Closed jnickg closed 1 year ago
I would have guessed #18479 might be related. But based on the versions you mention, perhaps not.
Maybe @sbc100 has an idea?
Otherwise, bisecting might find a quick answer here, as this sounds like a regression.
I bisected the releases versions to figure out the details I originally posted, but should be able to bisect commits as well. Unfortunately due to a separate issue (still ruling out errors on my end) it will have to be manual, so it might take a day or two. I'll follow up ASAP!
How are you creating the your pthreads? Are you passing a pthread_attr_t? If so, how are you initializing it?

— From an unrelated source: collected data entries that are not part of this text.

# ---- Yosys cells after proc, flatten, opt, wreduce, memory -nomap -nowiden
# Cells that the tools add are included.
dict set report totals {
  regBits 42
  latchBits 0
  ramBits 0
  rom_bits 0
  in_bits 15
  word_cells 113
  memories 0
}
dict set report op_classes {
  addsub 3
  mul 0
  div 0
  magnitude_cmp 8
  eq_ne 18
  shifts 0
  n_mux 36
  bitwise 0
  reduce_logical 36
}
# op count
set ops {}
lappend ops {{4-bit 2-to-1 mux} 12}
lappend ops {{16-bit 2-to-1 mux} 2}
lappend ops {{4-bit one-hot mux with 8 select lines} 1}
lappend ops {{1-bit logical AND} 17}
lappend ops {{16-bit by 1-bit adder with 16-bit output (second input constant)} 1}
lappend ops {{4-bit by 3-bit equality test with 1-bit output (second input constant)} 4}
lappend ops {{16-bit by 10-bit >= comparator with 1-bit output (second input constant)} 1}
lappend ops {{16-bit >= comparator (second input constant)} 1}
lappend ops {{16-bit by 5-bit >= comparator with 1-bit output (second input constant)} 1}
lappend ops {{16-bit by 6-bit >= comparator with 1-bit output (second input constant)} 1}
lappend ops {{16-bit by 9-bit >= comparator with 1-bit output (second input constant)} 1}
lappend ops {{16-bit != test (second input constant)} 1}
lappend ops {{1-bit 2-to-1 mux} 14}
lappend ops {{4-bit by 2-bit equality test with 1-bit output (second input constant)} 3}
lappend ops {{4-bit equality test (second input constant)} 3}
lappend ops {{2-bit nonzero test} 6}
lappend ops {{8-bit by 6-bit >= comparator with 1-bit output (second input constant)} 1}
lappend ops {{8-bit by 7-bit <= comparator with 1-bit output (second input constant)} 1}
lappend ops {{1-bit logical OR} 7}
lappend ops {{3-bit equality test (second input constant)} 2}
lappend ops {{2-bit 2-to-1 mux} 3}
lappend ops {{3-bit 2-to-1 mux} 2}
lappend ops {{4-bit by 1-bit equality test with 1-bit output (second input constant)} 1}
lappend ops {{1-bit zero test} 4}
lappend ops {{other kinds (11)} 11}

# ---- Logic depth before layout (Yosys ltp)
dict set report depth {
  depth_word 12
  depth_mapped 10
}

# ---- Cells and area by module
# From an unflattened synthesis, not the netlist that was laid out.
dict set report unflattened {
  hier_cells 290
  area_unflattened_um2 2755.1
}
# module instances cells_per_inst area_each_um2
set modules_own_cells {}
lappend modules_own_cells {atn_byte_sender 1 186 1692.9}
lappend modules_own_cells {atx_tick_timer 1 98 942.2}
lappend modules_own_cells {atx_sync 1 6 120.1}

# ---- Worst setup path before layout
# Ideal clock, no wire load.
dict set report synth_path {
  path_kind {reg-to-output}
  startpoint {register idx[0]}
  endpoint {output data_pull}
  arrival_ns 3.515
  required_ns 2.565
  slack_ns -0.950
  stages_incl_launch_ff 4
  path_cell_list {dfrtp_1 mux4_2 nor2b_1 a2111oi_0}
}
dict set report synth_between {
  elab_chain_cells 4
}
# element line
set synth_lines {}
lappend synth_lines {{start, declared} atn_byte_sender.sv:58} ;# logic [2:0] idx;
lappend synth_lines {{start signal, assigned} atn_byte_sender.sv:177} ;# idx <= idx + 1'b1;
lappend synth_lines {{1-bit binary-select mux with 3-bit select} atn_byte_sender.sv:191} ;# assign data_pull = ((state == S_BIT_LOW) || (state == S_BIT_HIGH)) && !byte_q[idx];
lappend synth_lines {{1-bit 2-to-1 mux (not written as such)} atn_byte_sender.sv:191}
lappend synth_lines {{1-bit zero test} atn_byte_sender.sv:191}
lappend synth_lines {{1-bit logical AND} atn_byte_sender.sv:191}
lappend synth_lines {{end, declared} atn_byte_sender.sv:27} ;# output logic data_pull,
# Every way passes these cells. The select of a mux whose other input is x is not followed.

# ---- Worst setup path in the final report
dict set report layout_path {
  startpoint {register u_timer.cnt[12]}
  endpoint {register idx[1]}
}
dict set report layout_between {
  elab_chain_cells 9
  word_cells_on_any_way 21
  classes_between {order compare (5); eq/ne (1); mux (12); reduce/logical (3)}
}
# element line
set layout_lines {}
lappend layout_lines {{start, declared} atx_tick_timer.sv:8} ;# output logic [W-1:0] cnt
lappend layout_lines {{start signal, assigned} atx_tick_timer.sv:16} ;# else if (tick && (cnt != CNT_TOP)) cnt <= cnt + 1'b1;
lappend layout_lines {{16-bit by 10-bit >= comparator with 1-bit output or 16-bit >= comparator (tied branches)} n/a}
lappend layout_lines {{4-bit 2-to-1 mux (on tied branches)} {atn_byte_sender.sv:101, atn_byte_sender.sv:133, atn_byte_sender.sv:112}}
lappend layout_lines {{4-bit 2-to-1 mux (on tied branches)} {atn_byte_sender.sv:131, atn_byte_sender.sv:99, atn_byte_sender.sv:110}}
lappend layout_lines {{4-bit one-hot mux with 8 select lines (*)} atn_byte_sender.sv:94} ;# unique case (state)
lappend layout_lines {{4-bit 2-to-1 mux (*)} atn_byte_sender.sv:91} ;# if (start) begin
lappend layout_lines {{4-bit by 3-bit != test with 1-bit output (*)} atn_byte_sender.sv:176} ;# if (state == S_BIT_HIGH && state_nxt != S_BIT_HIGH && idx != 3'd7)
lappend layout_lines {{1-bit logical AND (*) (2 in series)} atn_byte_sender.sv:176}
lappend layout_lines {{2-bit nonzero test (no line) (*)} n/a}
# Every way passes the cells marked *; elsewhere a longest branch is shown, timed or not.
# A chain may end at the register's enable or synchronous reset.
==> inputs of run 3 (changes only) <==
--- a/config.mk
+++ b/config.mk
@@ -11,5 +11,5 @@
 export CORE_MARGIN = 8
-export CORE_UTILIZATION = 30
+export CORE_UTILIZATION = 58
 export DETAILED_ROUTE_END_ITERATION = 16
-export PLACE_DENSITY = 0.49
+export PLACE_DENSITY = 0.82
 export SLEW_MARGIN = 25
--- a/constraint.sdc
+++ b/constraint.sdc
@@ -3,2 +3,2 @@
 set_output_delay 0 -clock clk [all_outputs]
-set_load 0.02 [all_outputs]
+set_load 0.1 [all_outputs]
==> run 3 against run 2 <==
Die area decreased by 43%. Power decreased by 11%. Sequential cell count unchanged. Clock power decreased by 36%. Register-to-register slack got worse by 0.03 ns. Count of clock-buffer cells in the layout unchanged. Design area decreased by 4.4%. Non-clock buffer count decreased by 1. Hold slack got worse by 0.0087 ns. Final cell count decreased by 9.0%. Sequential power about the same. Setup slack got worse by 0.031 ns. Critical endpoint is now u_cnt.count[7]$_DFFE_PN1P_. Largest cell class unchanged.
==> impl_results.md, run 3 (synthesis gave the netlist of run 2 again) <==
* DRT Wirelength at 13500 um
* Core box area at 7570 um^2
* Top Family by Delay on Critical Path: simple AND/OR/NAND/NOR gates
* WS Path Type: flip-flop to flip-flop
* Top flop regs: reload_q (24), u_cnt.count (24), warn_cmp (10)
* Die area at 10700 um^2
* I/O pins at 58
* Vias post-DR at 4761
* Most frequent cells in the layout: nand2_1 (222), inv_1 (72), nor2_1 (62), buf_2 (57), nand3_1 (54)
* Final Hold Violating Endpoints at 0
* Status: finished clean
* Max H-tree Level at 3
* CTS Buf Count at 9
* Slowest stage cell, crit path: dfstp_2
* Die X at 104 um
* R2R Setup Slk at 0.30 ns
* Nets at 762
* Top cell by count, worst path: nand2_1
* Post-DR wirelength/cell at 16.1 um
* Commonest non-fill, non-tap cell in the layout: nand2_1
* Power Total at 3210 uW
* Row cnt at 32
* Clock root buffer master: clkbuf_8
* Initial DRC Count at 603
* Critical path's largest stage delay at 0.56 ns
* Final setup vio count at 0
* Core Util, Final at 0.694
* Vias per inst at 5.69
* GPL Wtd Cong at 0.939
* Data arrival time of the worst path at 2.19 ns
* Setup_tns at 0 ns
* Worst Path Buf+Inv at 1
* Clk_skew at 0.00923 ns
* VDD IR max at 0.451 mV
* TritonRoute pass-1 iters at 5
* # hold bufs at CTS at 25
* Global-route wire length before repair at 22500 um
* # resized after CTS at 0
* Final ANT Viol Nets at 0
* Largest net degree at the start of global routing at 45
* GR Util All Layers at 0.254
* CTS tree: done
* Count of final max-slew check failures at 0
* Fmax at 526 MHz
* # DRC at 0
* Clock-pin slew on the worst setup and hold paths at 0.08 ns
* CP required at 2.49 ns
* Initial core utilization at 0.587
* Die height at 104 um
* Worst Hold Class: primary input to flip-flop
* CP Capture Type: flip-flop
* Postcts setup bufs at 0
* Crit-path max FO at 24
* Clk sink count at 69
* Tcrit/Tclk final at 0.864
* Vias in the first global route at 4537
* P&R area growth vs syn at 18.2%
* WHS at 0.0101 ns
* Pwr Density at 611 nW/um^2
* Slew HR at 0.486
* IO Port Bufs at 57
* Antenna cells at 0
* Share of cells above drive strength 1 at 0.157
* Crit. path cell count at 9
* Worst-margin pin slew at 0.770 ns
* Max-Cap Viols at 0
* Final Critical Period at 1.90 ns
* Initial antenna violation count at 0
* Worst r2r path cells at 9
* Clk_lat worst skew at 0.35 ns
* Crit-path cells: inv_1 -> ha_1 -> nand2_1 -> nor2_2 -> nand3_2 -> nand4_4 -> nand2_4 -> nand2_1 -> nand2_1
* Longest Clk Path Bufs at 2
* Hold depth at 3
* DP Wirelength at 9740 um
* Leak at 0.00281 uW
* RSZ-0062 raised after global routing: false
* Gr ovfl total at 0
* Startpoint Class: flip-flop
[src/rtl/amp_init_seq.sv]
module amp_init_seq
  import amp_seq_pkg::*;
#(
  parameter int unsigned CLKS_PER_US = 50,
  parameter int unsigned T_SETTLE_US = 100,
  parameter int unsigned T_RESET_US  = 13500,
  parameter int unsigned T_LOCK_US   = 50000,
  parameter int unsigned T_SHDN_US   = 2000,
  parameter logic [7:0]  SHDN_BASE   = 8'h00
) (
  input  logic       clk_i,
  input  logic       rst_ni,
  input  logic       pwr_good_i,
  input  logic       clk_stable_i,
  input  logic       reconfig_i,
  output logic       pdn_o,
  output logic       mute_o,
  output logic       reset_o,
  output logic       wr_req_o,
  output logic [7:0] wr_addr_o,
  output logic [7:0] wr_data_o,
  input  logic       wr_ack_i,
  input  logic       wr_nack_i,
  output logic       done_o,
  output logic       err_o
);
  localparam int unsigned CYC_SETTLE = T_SETTLE_US * CLKS_PER_US;
  localparam int unsigned CYC_RESET  = T_RESET_US * CLKS_PER_US;
  localparam int unsigned CYC_LOCK   = T_LOCK_US * CLKS_PER_US;
  localparam int unsigned CYC_SHDN   = T_SHDN_US * CLKS_PER_US;
  localparam int unsigned CYC_MAX_A  = (CYC_SETTLE > CYC_RESET) ? CYC_SETTLE : CYC_RESET;
  localparam int unsigned CYC_MAX_B  = (CYC_LOCK > CYC_SHDN) ? CYC_LOCK : CYC_SHDN;
  localparam int unsigned CYC_MAX    = (CYC_MAX_A > CYC_MAX_B) ? CYC_MAX_A : CYC_MAX_B;
  localparam int unsigned CNT_W      = $clog2(CYC_MAX + 1);
  localparam int unsigned IDX_W      = $clog2(CFG_LEN);
  localparam logic [7:0]  SHDN_ON    = SHDN_BASE | (8'h01 << SHDN_BIT);
  localparam logic [7:0]  SHDN_OFF   = SHDN_BASE & ~(8'h01 << SHDN_BIT);

  seq_state_e       state_q, state_d;
  logic [IDX_W-1:0] idx_q;
  logic             mute_q;
  logic [CNT_W-1:0] limit;
  logic             tmr_clear, tmr_hit;
  logic [7:0]       rom_addr, rom_data;
  logic             rom_last;

  seq_delay_timer #(.CNT_W(CNT_W)) u_timer (
    .clk_i   (clk_i),
    .rst_ni  (rst_ni),
    .clear_i (tmr_clear),
    .limit_i (limit),
    .hit_o   (tmr_hit)
  );

  seq_cfg_list #(.IDX_W(IDX_W)) u_cfg (
    .idx_i  (idx_q),
    .addr_o (rom_addr),
    .data_o (rom_data),
    .last_o (rom_last)
  );

  always_comb begin
    unique case (state_q)
      ST_SETTLE:       limit = CNT_W'(CYC_SETTLE);
      ST_RST_WAIT:     limit = CNT_W'(CYC_RESET);
      ST_LOCK_WAIT:    limit = CNT_W'(CYC_LOCK);
      ST_RC_SHDN_WAIT: limit = CNT_W'(CYC_SHDN);
      default:         limit = CNT_W'(CYC_MAX);
    endcase
  end

  always_comb begin
    state_d = state_q;
    unique case (state_q)
      ST_OFF:      if (pwr_good_i) state_d = ST_CLK_WAIT;
      ST_CLK_WAIT: if (clk_stable_i) state_d = ST_SETTLE;
      ST_SETTLE: begin
        if (!clk_stable_i) state_d = ST_CLK_WAIT;
        else if (tmr_hit)  state_d = ST_RST_WAIT;
      end
      ST_RST_WAIT: begin
        if (!clk_stable_i) state_d = ST_CLK_WAIT;
        else if (tmr_hit)  state_d = ST_TRIM_WR;
      end
      ST_TRIM_WR: begin
        if (wr_nack_i)     state_d = ST_ERR;
        else if (wr_ack_i) state_d = ST_LOCK_WAIT;
      end
      ST_LOCK_WAIT: begin
        if (!clk_stable_i) state_d = ST_CLK_WAIT;
        else if (tmr_hit)  state_d = ST_CFG_WR;
      end
      ST_CFG_WR: begin
        if (wr_nack_i)                 state_d = ST_ERR;
        else if (wr_ack_i && rom_last) state_d = ST_EXIT_WR;
      end
      ST_EXIT_WR: begin
        if (wr_nack_i)     state_d = ST_ERR;
        else if (wr_ack_i) state_d = ST_DONE;
      end
      ST_DONE: if (reconfig_i) state_d = ST_RC_ENTER_WR;
      ST_RC_ENTER_WR: begin
        if (wr_nack_i)     state_d = ST_ERR;
        else if (wr_ack_i) state_d = ST_RC_SHDN_WAIT;
      end
      ST_RC_SHDN_WAIT: if (tmr_hit) state_d = ST_RC_CLK_WAIT;
      ST_RC_CLK_WAIT:  if (clk_stable_i) state_d = ST_LOCK_WAIT;
      ST_ERR:          state_d = ST_ERR;
      default:         state_d = ST_ERR;
    endcase
  end

  assign tmr_clear = (state_d != state_q);

  always_ff @(posedge clk_i or negedge rst_ni) begin
    if (!rst_ni) begin
      state_q <= ST_OFF;
      idx_q   <= '0;
      mute_q  <= 1'b0;
    end else begin
      state_q <= state_d;
      if (state_q == ST_LOCK_WAIT) idx_q <= '0;
      else if (state_q == ST_CFG_WR && wr_ack_i && !rom_last) idx_q <= idx_q + IDX_W'(1);
      // mute set on power-good, released at done, otherwise held
      if (state_q == ST_OFF && state_d == ST_CLK_WAIT) mute_q <= 1'b1;
      else if (state_d == ST_DONE)                      mute_q <= 1'b0;
    end
  end

  always_comb begin
    wr_req_o  = 1'b1;
    wr_addr_o = 8'h00;
    wr_data_o = 8'h00;
    unique case (state_q)
      ST_TRIM_WR:     begin wr_addr_o = OSC_TRIM_ADDR; wr_data_o = OSC_TRIM_VAL; end
      ST_CFG_WR:      begin wr_addr_o = rom_addr;      wr_data_o = rom_data;     end
      ST_EXIT_WR:     begin wr_addr_o = SHDN_ADDR;     wr_data_o = SHDN_OFF;     end
      ST_RC_ENTER_WR: begin wr_addr_o = SHDN_ADDR;     wr_data_o = SHDN_ON;      end
      default:        wr_req_o = 1'b0;
    endcase
  end

  assign pdn_o   = (state_q != ST_OFF);
  assign reset_o = !(state_q inside {ST_OFF, ST_CLK_WAIT, ST_SETTLE});
  assign mute_o  = mute_q;
  assign done_o  = (state_q == ST_DONE);
  assign err_o   = (state_q == ST_ERR);
endmodule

The idea with https://github.com/emscripten-core/emscripten/blob/516060b/system/lib/pthread/emscripten_thread_init.c#L19 is that it sets __default_stacksize
exactly once at startup when the main thread starts. It should be set to the value of DEFAULT_PTHREAD_STACK_SIZE..
If you open up your generated JS file, can you take a look at ___emscripten_init_main_thread_js
and see what is being passed as the final argument to __emscripten_thread_init
Oh I see that problem is that you are never running the code on the main browser thread.. I will fix https://github.com/emscripten-core/emscripten/blob/516060b/system/lib/pthread/emscripten_thread_init.c#L19 accordingly
How are you creating the your pthreads? Are you passing a pthread_attr_t? If so, how are you initializing it?
We create threads in a couple ways. One, using std::thread
which was no interface for explicitly setting stack size. In those cases, we rely entirely on Emscripten plumbing to make sure those threads are started with the default stack size. In other cases an in-house library we depend on initializes threads using the pthread interface, and our thread-start code looks like this:
void MyThreadWrapper::Start(uint32_t stackSize) {
const uint32 kMinStackSize = 512 * 1024;
int result;
pthread_attr_t attrs;
result = pthread_attr_init (&attrs);
if (result != 0) {
throw std::runtime_error("failed to init pthread attributes");
}
if (stackSize != 0) {
pthread_attr_setstacksize (&attrs,
MAX(stackSize,
kMinStackSize));
}
result = pthread_create (&mMyThreadHandle, &attrs, MyThreadWorkerLoop, (void*)this);
pthread_attr_destroy (&attrs);
if (result != 0) {
throw std::runtime_error("failed to create thread!");
}
mMyThreadIsStarted = true;
}
In the failing threads, we pass stackSize=0
into this function, meaning we do not explicitly set attributes, and rely on system defaults. There may be other subsystems using this code whose and it is a large code base with many internal customers, so I want to avoid changing this unless absolutely necessary. It seems like, if defaults are honored, we shouldn't need to change this. Let me know if that doesn't sound right 👍
I found the problem, and the fix is in #19577.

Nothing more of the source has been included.